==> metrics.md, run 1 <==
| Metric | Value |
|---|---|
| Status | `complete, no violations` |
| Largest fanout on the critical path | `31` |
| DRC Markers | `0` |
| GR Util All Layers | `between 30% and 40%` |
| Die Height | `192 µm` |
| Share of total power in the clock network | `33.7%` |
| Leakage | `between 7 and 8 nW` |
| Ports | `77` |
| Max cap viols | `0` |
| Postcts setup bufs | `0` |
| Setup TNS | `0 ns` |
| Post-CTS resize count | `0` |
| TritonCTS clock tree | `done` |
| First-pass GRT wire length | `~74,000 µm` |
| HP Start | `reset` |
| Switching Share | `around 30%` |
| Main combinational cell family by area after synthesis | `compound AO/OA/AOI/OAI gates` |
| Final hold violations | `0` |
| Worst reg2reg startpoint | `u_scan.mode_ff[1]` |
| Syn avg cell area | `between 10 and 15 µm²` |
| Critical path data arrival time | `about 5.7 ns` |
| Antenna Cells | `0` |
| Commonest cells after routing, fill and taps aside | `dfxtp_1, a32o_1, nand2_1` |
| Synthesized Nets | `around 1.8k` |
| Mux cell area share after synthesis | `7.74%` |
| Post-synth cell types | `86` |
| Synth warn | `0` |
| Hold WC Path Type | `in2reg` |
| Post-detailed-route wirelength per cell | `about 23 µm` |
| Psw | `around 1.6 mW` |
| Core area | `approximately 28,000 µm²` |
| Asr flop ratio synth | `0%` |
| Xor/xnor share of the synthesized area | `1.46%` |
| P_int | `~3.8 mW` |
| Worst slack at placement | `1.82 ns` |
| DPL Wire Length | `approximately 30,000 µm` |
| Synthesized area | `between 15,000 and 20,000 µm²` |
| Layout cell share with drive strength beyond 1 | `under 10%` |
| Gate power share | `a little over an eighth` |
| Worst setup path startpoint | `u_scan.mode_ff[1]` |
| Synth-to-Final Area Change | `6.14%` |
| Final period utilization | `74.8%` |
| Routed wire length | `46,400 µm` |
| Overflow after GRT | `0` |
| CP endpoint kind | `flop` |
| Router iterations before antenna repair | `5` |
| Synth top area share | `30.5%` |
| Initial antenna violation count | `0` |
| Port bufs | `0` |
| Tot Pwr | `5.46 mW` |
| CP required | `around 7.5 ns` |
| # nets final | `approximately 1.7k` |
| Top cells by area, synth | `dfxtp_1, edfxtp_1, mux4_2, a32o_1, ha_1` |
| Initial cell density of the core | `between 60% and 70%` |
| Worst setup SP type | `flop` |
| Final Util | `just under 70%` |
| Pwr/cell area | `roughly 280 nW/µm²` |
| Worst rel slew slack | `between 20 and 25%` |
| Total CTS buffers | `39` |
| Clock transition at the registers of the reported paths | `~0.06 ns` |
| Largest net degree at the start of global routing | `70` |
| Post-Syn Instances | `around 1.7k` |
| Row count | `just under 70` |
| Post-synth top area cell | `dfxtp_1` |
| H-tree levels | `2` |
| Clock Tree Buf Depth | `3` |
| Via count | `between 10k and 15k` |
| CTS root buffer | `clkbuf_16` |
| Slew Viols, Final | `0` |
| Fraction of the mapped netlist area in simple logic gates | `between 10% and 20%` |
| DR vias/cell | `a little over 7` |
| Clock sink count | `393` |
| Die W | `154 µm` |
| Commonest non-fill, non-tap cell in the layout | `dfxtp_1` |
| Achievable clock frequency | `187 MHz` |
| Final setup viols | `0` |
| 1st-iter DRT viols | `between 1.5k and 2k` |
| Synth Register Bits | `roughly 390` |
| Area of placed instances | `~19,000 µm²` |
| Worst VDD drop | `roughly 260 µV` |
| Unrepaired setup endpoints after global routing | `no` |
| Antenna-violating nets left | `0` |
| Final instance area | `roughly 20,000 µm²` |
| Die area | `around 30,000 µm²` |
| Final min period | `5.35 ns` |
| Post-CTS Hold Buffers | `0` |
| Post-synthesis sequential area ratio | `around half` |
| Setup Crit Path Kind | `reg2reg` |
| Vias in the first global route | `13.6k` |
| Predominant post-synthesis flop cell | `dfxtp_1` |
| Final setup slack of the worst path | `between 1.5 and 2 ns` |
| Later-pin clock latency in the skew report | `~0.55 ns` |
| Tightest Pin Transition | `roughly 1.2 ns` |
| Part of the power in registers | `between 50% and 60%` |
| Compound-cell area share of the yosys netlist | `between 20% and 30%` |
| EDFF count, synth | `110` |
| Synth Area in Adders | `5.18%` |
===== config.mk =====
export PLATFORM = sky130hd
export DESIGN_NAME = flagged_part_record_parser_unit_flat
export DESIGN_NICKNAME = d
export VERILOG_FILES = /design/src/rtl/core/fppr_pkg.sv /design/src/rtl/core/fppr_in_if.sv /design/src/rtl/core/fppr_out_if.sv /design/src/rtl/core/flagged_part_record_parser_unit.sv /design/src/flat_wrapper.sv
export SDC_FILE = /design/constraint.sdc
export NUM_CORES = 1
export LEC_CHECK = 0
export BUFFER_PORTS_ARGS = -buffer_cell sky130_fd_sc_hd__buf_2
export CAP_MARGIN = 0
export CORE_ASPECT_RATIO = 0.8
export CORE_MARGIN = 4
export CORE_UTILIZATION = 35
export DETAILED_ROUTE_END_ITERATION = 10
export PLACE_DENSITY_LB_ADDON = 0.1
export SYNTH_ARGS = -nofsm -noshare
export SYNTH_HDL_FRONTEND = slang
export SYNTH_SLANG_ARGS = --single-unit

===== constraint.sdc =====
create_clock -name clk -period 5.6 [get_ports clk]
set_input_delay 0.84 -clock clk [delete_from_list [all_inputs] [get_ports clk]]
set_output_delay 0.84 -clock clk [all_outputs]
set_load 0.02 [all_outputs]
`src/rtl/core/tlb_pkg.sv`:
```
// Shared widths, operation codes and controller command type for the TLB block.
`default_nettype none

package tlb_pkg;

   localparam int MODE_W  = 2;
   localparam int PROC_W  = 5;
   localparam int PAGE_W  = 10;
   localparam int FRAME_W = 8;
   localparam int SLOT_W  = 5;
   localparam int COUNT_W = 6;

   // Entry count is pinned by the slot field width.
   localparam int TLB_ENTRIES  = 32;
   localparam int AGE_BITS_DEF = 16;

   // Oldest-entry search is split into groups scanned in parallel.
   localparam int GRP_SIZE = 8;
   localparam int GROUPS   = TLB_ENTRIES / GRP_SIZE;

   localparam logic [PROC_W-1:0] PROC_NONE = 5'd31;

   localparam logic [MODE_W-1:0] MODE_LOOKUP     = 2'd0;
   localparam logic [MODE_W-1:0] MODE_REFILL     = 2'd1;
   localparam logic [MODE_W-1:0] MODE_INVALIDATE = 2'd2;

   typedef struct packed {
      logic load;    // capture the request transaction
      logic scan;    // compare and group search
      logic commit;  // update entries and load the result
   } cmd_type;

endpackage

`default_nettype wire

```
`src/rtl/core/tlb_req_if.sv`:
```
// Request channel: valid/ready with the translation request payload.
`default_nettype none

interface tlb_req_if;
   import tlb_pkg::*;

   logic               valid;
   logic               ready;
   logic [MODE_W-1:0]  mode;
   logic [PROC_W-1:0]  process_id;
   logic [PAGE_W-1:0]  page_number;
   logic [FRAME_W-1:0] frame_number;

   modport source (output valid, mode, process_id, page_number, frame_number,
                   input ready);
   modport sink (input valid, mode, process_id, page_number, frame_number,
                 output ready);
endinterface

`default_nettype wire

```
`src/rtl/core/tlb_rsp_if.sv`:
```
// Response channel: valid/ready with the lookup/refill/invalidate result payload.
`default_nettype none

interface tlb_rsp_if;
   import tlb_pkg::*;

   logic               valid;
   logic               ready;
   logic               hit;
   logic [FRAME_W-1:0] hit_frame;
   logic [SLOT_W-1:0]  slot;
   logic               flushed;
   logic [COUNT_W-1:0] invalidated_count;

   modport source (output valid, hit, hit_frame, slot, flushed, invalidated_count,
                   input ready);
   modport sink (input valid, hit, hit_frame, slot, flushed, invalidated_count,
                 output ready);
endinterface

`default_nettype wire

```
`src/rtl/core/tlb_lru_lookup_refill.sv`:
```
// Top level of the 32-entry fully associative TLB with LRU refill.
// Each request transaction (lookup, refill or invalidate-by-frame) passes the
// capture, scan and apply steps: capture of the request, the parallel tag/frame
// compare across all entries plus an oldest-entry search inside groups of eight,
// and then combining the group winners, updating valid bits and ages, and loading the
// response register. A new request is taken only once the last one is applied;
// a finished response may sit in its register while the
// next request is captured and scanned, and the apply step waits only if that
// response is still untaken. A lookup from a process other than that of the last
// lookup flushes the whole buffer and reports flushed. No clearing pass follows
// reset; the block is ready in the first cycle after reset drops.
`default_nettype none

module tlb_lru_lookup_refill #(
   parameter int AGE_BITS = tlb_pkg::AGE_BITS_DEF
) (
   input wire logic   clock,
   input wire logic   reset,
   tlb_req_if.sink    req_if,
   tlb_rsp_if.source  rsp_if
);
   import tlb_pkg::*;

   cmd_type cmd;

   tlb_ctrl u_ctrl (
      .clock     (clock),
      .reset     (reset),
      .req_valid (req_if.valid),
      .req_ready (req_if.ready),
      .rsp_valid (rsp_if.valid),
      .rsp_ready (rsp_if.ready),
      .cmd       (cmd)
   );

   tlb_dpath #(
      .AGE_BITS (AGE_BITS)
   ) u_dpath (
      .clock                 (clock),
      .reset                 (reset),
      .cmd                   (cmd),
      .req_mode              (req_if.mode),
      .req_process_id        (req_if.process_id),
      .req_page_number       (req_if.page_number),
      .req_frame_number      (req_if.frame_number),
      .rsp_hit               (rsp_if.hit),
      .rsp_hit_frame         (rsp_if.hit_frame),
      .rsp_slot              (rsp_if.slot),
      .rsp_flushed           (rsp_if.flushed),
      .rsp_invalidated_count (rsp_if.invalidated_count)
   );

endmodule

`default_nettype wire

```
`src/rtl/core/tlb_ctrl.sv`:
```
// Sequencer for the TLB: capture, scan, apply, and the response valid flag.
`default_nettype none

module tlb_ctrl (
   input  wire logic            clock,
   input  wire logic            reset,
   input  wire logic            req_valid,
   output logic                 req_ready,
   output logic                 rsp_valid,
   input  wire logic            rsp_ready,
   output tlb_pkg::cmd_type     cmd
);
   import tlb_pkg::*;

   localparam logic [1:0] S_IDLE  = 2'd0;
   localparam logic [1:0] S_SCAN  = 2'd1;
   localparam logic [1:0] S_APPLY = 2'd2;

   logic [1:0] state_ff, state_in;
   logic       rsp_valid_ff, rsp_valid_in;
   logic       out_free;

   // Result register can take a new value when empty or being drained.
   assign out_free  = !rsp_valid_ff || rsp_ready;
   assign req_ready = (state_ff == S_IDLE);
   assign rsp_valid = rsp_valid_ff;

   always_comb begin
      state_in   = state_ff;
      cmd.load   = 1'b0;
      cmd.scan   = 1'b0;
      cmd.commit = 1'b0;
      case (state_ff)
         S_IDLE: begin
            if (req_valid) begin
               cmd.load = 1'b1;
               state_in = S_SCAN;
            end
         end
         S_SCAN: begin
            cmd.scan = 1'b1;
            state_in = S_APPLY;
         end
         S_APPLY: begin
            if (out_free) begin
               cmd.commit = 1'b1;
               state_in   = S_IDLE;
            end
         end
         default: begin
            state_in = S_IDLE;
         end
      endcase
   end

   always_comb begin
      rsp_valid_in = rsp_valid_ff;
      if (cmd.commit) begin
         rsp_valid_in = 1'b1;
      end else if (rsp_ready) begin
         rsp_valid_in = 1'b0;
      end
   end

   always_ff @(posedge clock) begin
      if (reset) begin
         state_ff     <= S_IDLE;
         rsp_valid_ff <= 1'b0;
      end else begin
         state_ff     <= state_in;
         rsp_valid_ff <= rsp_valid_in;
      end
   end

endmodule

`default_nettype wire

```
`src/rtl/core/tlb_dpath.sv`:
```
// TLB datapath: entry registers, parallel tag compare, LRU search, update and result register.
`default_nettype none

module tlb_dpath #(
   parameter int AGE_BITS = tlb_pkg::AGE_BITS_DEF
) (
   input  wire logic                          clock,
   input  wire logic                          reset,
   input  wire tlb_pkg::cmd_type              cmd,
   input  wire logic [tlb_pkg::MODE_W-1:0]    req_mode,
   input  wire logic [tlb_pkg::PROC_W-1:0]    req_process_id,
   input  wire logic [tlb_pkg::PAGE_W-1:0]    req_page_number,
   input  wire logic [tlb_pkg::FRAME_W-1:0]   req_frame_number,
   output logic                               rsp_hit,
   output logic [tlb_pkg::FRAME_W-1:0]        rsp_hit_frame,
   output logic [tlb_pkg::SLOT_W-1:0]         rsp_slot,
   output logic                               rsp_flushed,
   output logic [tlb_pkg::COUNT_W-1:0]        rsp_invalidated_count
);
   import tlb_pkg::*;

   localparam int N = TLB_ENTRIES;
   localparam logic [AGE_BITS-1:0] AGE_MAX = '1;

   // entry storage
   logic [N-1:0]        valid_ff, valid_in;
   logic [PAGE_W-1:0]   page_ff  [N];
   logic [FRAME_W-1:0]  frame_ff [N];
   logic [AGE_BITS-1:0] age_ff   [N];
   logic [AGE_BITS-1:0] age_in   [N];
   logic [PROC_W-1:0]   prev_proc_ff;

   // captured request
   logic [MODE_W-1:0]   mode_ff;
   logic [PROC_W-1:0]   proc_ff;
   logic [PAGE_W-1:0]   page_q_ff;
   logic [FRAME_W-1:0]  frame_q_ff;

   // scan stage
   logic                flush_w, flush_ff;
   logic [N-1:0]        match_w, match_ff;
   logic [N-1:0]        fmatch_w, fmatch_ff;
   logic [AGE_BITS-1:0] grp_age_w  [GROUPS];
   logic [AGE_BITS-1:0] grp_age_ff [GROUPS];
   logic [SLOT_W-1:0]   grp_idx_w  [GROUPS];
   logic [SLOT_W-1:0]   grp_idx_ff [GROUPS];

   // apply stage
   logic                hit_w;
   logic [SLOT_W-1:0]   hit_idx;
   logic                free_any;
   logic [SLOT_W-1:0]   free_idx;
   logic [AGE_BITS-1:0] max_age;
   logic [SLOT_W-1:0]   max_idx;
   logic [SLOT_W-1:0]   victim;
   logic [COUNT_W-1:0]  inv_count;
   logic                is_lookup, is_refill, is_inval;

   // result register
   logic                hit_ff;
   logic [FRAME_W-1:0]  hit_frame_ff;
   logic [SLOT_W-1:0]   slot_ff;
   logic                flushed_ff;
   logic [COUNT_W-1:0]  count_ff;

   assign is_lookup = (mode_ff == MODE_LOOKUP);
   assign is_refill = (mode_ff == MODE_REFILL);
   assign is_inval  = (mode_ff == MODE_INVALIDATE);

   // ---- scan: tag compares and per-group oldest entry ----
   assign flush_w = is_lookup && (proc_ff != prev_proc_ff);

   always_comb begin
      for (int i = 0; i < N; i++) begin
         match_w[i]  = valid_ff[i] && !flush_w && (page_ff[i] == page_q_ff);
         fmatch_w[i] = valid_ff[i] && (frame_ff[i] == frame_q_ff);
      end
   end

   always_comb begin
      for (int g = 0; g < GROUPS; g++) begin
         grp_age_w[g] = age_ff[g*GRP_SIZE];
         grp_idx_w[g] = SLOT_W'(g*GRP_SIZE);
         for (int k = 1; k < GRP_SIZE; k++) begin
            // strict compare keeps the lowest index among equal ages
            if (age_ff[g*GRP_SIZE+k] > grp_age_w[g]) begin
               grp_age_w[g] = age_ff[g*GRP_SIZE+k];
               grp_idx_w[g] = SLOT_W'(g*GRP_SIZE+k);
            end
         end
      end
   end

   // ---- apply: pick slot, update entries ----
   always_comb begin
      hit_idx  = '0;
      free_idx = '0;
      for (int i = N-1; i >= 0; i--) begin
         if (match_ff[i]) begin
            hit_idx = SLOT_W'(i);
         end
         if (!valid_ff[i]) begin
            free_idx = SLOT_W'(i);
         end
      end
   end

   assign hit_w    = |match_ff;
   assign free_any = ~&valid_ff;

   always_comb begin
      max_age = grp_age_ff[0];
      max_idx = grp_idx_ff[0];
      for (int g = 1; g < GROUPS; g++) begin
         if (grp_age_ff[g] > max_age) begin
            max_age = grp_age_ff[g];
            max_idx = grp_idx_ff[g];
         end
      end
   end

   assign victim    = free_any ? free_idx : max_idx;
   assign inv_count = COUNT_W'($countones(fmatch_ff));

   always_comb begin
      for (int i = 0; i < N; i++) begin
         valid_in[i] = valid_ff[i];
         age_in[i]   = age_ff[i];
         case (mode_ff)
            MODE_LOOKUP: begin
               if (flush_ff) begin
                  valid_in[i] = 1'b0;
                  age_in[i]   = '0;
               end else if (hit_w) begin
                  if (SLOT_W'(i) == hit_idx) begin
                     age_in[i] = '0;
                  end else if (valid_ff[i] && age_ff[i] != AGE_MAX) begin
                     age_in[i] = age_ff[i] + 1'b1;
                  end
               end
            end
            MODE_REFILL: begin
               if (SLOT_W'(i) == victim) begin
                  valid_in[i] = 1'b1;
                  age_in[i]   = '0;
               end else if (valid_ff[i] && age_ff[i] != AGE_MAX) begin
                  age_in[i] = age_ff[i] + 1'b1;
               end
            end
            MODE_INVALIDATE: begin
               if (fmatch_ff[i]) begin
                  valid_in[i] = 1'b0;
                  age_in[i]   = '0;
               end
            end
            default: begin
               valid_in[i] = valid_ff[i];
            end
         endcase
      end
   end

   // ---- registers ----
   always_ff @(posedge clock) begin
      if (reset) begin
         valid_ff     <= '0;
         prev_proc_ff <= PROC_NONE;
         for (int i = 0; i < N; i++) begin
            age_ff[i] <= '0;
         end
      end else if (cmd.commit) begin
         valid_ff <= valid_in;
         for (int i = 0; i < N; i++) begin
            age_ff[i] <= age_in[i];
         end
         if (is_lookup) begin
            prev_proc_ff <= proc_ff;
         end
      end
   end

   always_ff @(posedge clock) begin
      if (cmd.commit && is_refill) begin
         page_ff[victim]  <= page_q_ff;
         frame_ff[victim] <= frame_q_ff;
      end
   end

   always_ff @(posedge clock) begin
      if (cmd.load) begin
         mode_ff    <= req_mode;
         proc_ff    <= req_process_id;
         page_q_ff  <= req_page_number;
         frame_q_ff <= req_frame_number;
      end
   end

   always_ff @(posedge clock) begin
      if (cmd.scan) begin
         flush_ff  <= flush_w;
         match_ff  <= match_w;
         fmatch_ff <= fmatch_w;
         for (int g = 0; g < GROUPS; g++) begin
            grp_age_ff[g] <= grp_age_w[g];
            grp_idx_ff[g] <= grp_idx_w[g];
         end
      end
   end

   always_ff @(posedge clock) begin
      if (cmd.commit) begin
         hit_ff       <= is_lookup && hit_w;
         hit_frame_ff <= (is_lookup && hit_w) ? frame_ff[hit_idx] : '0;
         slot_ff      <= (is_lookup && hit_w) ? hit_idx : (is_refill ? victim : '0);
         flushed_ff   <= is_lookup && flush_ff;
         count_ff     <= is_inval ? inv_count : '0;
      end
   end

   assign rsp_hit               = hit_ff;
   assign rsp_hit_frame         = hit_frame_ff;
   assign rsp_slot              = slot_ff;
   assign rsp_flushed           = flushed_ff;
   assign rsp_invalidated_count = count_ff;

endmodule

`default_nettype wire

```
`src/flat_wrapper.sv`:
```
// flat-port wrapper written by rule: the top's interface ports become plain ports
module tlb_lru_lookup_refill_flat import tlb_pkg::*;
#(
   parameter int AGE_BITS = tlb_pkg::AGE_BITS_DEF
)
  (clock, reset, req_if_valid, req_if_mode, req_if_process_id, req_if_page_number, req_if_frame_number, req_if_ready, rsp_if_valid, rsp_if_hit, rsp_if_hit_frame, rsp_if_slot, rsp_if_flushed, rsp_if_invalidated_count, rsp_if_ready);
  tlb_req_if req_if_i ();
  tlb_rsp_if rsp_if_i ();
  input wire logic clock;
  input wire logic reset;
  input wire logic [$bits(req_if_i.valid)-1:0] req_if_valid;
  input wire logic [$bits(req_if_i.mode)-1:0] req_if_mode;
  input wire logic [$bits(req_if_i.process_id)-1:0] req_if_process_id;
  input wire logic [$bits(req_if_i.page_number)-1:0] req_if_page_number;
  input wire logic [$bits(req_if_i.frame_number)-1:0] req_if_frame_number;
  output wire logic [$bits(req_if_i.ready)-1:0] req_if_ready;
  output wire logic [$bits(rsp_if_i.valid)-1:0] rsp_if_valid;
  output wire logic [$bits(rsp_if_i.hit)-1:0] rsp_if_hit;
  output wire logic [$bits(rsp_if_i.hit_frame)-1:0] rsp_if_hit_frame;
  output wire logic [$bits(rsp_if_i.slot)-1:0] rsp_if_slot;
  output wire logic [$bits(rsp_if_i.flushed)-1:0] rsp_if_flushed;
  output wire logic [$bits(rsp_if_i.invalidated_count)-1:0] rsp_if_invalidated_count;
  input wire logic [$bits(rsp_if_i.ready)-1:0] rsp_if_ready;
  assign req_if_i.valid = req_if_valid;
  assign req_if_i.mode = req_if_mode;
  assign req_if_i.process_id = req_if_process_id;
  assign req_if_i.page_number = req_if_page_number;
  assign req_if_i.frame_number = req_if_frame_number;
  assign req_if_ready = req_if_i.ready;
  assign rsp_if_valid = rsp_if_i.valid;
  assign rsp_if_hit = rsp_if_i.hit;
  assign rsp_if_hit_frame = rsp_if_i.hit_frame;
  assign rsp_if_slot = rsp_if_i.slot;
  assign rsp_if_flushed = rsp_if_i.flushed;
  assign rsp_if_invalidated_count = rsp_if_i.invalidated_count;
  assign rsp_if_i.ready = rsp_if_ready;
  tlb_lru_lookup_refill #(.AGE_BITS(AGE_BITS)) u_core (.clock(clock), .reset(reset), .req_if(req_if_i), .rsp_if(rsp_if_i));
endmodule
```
——————
## Task prompt
A single figure is required: how many lines above contain the word "flop".

## Written solution
4